Lenore Stern Professor of Humanities and Social Sciences, Department of. Urban & Environmental Policy & Planning, Tufts University; Department of Public Health and Community Medicine, Tufts University School of Medicine
Please join us on Friday, February 20 from 12:45pm – 1:45pm
Location: Room L-210, BU Medical School Instructional Building
for the seminar: The Science behind GMO Health Assessment
Seventy-five percent of processed foods on supermarket shelves in the US—from soda to soup, crackers to condiments—contain genetically engineered ingredients. Some prominent scientists and policymakers assert with confidence that there is no scientific controversy over the health effects of GMOs—that these GM crops are inherently safe and do not have to be tested. The scientific evidence, however, reveals a different story. The long-term effects of these foods on human health and ecology are still unknown, and public concern has been steadily intensifying. The talk reveals how politics and corporate interests have distorted an honest look at the health and environmental effects of GMO crops and how scientists whose results do not support the “safe seeds” hypothesis have been marginalized and demonized.

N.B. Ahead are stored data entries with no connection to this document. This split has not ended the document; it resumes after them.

`config.mk`:
```
export PLATFORM = sky130hd
export DESIGN_NAME = apb_master_fsm
export DESIGN_NICKNAME = d
export VERILOG_FILES = /design/src/rtl/apb_master_fsm.sv
export SDC_FILE = /design/constraint.sdc
export NUM_CORES = 1
export LEC_CHECK = 0
export CAP_MARGIN = 30
export CORE_MARGIN = 2
export CORE_UTILIZATION = 48
export DETAILED_ROUTE_END_ITERATION = 10
export PLACE_DENSITY = 0.83
export SLEW_MARGIN = 20
export SYNTH_ARGS = -nofsm -noshare
export SYNTH_HDL_FRONTEND = slang
export SYNTH_SLANG_ARGS = --single-unit
```
`constraint.sdc`:
```
create_clock -name Hclk -period 2 [get_ports Hclk]
set_input_delay 0.3 -clock Hclk [delete_from_list [all_inputs] [get_ports Hclk]]
set_output_delay 0.3 -clock Hclk [all_outputs]
set_load 0.05 [all_outputs]
```
`src/rtl/apb_master_fsm.sv`:
```
// apb_master_fsm: APB3 master with a one-entry request buffer and an access timeout.
module apb_master_fsm #(
    parameter int ADDR_W  = 32,
    parameter int DATA_W  = 32,
    parameter int NSLV    = 3,
    parameter int TIMEOUT = 16
) (
    input  logic              Hclk,
    input  logic              Hresetn,
    input  logic              valid,
    input  logic [ADDR_W-1:0] Haddr,
    input  logic [DATA_W-1:0] Hwdata,
    input  logic              Hwrite,
    input  logic [NSLV-1:0]   tempselx,
    output logic              Hreadyout,
    output logic [ADDR_W-1:0] Paddr,
    output logic [DATA_W-1:0] Pwdata,
    output logic              Pwrite,
    output logic [NSLV-1:0]   Pselx,
    output logic              Penable,
    input  logic [DATA_W-1:0] Prdata,
    input  logic              Pready,
    input  logic              Pslverr,
    output logic              Hdone,
    output logic [DATA_W-1:0] Hrdata,
    output logic              Hresp
);
    typedef enum logic [1:0] {IDLE, SETUP, ACCESS} state_t;
    localparam int CW = (TIMEOUT > 0) ? $clog2(TIMEOUT + 1) : 1;

    state_t            state_q;
    logic [CW-1:0]     cnt_q;
    logic              buf_v_q;
    logic              buf_wr_q;
    logic [ADDR_W-1:0] buf_addr_q;
    logic [DATA_W-1:0] buf_data_q;
    logic [NSLV-1:0]   buf_sel_q;
    logic              accept;
    logic              timeout_hit;
    logic              done;
    logic              start;
    logic [DATA_W-1:0] req_data;
    logic [ADDR_W-1:0] nxt_addr;
    logic [DATA_W-1:0] nxt_data;
    logic              nxt_wr;
    logic [NSLV-1:0]   nxt_sel;

    assign accept      = valid && Hreadyout;
    assign timeout_hit = (TIMEOUT > 0) && !Pready && (int'(cnt_q) + 1 == TIMEOUT);
    assign done        = (state_q == ACCESS) && (Pready || timeout_hit);
    assign start       = (state_q == IDLE && accept) || (done && (buf_v_q || accept));
    assign req_data    = Hwrite ? Hwdata : '0;
    // A buffered request always wins; otherwise the live request goes straight to the bus.
    assign nxt_addr    = buf_v_q ? buf_addr_q : Haddr;
    assign nxt_data    = buf_v_q ? buf_data_q : req_data;
    assign nxt_wr      = buf_v_q ? buf_wr_q : Hwrite;
    assign nxt_sel     = buf_v_q ? buf_sel_q : tempselx;

    always_ff @(posedge Hclk or negedge Hresetn) begin
        if (!Hresetn) begin
            state_q    <= IDLE;
            cnt_q      <= '0;
            buf_v_q    <= 1'b0;
            buf_wr_q   <= 1'b0;
            buf_addr_q <= '0;
            buf_data_q <= '0;
            buf_sel_q  <= '0;
            Hreadyout  <= 1'b1;
            Paddr      <= '0;
            Pwdata     <= '0;
            Pwrite     <= 1'b0;
            Pselx      <= '0;
            Penable    <= 1'b0;
            Hdone      <= 1'b0;
            Hrdata     <= '0;
            Hresp      <= 1'b0;
        end else begin
            Hdone <= 1'b0;
            if (accept && state_q != IDLE && !done) begin
                buf_v_q    <= 1'b1;
                buf_addr_q <= Haddr;
                buf_data_q <= req_data;
                buf_wr_q   <= Hwrite;
                buf_sel_q  <= tempselx;
                Hreadyout  <= 1'b0;
            end
            if (start) begin
                state_q   <= SETUP;
                Paddr     <= nxt_addr;
                Pwdata    <= nxt_data;
                Pwrite    <= nxt_wr;
                Pselx     <= nxt_sel;
                Penable   <= 1'b0;
                cnt_q     <= '0;
                buf_v_q   <= 1'b0;
                Hreadyout <= 1'b1;
            end else if (state_q == SETUP) begin
                state_q <= ACCESS;
                Penable <= 1'b1;
            end else if (done) begin
                state_q <= IDLE;
                Pselx   <= '0;
                Penable <= 1'b0;
                cnt_q   <= '0;
            end else if (state_q == ACCESS && !Pready) begin
                cnt_q <= cnt_q + 1'b1;
            end
            if (done) begin
                Hdone  <= 1'b1;
                Hresp  <= Pready ? Pslverr : 1'b1;
                Hrdata <= (Pready && !Pslverr && !Pwrite) ? Prdata : '0;
            end
        end
    end
endmodule

```
==> run metrics <==
run status=completed; Setup violations, final=0; VDD IR max=0.0005071 V; post-CTS setup buffer count=0; Skew-Pair Late Insertion Delay=approximately 0.42 ns; synthesis-stage register bit count=between 150 and 200; Total Die Area=around 16000 um^2; reg-to-reg slack, setup=approximately 0.13 ns; Clock Tree Buf Depth=2; H-tree depth=4; setup_tns=0 ns; drt first pass iters=4; required time of the critical path=about 1.7 ns; global-route wire length before repair=28840 um; slowest stage delay, CP=0.84 ns; Final Slew Violations=0; worst slack, placed=-0.01128 ns; Non-Filler Instances=~1100; worst slew pin tran=about 0.57 ns; skew final=about 0.0096 ns; Max Cap Viol=0; CTS Buf Count=17; CTS tree=built; I/O pin count=~210; CP bufs+invs=1; CP Capture Type=output pin; Synth Warn #=0; wire per inst=15.96 um; cell leakage power=~4.7 nW; share of cells above drive strength 1=7.837%; mapped cell area=between 7000 and 8000 um^2; Inst Count DP=~1100; initial core utilization=roughly 49%; Core Area=roughly 15000 um^2; grt ovf=0; P per Cell Area=approximately 750 nW/um^2; Final min period=1.941 ns; clk sink count=179; PnR Total Power=a little under 0.008 W; Final ANT Viol Nets=0; die span in y=128.4 um; nets=between 900 and 1000; Syn Nets=approximately 800; setup ws final=about 0.06 ns; worst r2r src=cnt_q[1]; Slew headroom=about three fifths; Max FO, Critical Path=2; DRT iter0 DRCs=about 370; synthesized area per cell=~11 um^2; # rows=45; delay-heaviest family, CP=buffers and inverters; HPWL after DPL=roughly 12000 um; Final Hold Vio Count=0; routed vias=~5800; Hold WC Path Type=primary input to async pin; CP Launch Type=flip-flop; vias in the first global route=5905; final WL=17460 um; Via density=5.280; largest net degree at the start of global routing=around 110; RSZ-0062 raised after global routing=false; crit-path cells=clkdlybuf4s50_1; Final Cycle Share=a little over nine tenths; worst path arrival time=around 1.6 ns; most frequent cells in the layout=clkdlybuf4s50_1, dfrtp_1, nand2_1, o21ai_0, nor2_1; Overall Global Routing Usage=~22%; Mapped Cells=roughly 690; FILL cells=approximately 1100; Area Overhead vs Synth=40.60%; initial antenna violation count=0; Reg clk slew, reported paths=around 0.06 ns; Root Driver=clkbuf_16; GPL Wtd Cong=0.8233; Die Width=approximately 130 um; kind of critical path=flip-flop to output pin; CP Launch Point=Pwdata[0]; Yosys cell types=38; sequential fraction of the synthesis area=around three fifths; CP max-delay cell=clkdlybuf4s50_1; DRC violations left=0; most common cell after layout, fill and taps aside=clkdlybuf4s50_1; max frequency=0.5153 GHz; Antenna Cells=0; I/O Buffers=208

Sheldon Krimsky is the Lenore Stern Professor of Humanities and Social Sciences in the Department of Urban & Environmental Policy & Planning in the School of Arts & Sciences and Adjunct Professor in Public Health and Community Medicine in the School of Medicine at Tufts University. In 2012-14 he held the Carol Zicklin Visiting Endowed Professorship in the Honors Academy and Professor of Philosophy at Brooklyn College, CUNY. Professor Krimsky is an adjunct professor in The New School, at Milano during the summer. He received his bachelors and masters degrees in physics from Brooklyn College, CUNY and Purdue University respectively, and a masters and doctorate in philosophy at Boston University. His research has focused on the linkages between science/technology, ethics/values and public policy. He is the author of 14 books and over 200 papers and reviews that have appeared in: JAMA, Nature, Nature Genetics, Nature Biotechnology, Nature Medicine, JAMA Internal Medicine, American Journal of Bioethics, The Lancet, Stanford Law & Policy Review, New England Journal of Medicine, Scientific American, American Journal of Public Health, Psychotherapy and Psychosomatics, Human Gene Therapy, Annals of the New York Academy of Sciences, Annals of the American Academy of Political and Social Science; Science, Technology & Human Values, Accountability in Research. His recent books include: Genetic Justice: DNA Databanking, Criminal Investigations and Civil Liberties-Gold Medal Winner of the Independent Publisher Book Award, 2011 (Columbia), Race and the Genetic Revolution (Columbia) Genetic Explanations: Sense and Nonsense (Harvard). Biotechnology in Our Lives (Skyhorse) and The GMO Deception (Skyhorse). His 14th book contracted with Columbia University Press titled Stem Cell Dialogues: Philosophical and Scientific Inquiry is forthcoming in 2015. Professor Krimsky has been elected Fellow of the American Association for the Advancement of Science for “seminal scholarship exploring the normative dimensions and moral implications of science in its social context.”